• Material shown

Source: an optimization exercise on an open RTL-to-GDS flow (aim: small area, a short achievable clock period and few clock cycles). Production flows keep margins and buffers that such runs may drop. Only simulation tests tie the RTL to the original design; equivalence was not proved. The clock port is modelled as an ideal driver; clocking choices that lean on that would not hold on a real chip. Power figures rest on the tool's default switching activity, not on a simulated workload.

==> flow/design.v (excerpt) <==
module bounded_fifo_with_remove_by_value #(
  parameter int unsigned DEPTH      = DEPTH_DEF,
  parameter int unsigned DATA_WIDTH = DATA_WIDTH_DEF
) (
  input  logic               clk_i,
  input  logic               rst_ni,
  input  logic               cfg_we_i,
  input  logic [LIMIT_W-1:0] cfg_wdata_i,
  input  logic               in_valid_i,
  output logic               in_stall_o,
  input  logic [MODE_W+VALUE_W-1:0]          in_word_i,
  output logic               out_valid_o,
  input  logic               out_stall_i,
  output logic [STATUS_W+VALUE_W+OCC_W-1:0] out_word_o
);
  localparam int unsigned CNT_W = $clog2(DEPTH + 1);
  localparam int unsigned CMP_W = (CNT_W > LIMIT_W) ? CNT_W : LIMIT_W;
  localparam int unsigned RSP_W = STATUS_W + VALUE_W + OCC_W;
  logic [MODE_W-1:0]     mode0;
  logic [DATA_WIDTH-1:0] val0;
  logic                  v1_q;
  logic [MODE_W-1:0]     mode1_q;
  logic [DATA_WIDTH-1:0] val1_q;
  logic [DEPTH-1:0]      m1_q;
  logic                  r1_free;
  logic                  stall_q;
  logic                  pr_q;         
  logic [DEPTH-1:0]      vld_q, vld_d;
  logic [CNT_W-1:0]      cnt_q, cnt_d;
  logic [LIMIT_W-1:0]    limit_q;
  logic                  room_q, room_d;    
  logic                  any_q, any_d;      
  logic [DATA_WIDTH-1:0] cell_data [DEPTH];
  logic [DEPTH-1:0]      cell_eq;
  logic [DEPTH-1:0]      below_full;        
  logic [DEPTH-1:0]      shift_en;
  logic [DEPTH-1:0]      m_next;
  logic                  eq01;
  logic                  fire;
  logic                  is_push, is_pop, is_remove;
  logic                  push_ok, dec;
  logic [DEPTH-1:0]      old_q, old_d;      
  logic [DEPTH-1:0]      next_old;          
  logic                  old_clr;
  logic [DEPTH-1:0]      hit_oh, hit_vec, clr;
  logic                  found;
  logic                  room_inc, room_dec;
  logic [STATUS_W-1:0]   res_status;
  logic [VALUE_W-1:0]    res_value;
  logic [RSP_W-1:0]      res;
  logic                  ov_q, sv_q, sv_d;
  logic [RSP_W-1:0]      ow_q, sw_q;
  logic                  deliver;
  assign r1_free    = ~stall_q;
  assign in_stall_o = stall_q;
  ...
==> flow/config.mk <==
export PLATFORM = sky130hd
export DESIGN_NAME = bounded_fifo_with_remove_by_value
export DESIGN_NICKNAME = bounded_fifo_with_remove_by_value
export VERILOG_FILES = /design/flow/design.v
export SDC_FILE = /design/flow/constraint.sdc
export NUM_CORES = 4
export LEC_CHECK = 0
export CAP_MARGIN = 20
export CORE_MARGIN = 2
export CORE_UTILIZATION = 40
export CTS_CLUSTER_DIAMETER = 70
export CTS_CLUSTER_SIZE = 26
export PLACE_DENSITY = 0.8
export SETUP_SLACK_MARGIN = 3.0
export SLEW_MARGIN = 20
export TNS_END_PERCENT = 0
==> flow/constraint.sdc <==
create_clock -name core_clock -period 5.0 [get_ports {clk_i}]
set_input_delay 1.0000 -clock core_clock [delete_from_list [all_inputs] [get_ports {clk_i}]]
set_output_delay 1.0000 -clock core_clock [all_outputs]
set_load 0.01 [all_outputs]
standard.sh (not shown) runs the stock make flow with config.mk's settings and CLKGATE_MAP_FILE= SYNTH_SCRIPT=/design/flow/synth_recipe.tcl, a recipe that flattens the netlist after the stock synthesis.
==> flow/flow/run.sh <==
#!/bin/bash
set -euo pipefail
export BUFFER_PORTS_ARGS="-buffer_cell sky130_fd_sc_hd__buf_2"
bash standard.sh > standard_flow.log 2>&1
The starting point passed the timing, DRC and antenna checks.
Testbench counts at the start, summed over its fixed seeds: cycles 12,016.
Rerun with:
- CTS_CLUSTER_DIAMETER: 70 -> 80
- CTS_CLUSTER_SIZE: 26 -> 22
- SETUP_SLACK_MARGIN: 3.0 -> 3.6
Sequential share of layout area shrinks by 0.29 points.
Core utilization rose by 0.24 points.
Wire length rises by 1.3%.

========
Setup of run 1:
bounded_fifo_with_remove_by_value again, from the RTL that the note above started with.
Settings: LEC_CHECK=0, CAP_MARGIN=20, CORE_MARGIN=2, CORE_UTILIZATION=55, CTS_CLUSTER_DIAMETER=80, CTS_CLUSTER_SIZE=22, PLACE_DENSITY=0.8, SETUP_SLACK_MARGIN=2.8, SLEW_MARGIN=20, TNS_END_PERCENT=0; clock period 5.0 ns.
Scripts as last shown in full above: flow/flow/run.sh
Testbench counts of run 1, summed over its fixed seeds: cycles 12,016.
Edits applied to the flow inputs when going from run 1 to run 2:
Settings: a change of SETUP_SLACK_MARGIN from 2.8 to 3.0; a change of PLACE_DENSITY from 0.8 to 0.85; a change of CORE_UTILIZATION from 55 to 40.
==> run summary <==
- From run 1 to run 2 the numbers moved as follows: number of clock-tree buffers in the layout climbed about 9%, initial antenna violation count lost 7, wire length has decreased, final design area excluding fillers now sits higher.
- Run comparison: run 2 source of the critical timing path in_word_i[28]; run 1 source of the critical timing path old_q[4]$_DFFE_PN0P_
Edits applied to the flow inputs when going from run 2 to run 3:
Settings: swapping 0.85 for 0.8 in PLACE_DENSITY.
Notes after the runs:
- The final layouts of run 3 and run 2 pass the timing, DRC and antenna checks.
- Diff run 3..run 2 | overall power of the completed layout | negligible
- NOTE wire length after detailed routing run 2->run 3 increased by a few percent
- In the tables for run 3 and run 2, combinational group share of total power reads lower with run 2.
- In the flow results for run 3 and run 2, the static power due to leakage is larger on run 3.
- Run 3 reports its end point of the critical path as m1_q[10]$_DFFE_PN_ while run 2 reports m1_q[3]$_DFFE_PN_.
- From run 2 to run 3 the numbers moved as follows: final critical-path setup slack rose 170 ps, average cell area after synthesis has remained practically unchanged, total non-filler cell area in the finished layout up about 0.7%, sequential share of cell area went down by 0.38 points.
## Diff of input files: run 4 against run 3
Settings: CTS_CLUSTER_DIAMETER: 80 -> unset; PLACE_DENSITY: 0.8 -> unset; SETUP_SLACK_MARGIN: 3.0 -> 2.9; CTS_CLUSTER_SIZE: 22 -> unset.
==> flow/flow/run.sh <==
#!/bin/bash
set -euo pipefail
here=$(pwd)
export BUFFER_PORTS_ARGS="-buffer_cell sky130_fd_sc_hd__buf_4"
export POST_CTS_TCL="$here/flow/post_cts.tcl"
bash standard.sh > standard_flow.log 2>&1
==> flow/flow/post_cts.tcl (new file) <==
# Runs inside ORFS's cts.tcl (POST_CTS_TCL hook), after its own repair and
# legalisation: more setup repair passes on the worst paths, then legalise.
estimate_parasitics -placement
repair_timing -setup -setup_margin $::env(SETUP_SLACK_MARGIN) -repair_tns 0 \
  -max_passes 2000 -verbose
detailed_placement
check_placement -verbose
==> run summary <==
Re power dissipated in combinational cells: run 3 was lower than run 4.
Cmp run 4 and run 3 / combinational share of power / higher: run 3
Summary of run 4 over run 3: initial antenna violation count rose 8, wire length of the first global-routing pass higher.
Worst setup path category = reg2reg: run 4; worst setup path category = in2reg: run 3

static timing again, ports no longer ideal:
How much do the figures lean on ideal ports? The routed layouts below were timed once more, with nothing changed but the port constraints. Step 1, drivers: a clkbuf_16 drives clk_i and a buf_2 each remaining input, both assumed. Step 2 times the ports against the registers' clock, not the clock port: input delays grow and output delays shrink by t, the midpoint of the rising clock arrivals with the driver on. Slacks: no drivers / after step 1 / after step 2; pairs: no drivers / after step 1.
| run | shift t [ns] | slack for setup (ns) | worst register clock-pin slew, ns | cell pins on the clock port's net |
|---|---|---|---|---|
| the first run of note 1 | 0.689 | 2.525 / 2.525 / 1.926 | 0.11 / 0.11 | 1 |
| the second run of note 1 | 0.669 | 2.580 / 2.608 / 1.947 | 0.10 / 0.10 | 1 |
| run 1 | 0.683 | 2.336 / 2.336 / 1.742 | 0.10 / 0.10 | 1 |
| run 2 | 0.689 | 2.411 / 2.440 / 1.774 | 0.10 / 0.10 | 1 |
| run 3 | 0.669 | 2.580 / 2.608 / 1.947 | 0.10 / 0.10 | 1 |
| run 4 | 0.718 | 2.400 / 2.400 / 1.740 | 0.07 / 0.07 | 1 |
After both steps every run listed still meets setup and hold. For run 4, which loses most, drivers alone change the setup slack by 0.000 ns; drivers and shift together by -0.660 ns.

• Exercise
Scan the material above for the string "worst" and copy every line that has it.

• Result
# legalisation: more setup repair passes on the worst paths, then legalise.
Worst setup path category = reg2reg: run 4; worst setup path category = in2reg: run 3
| run | shift t [ns] | slack for setup (ns) | worst register clock-pin slew, ns | cell pins on the clock port's net |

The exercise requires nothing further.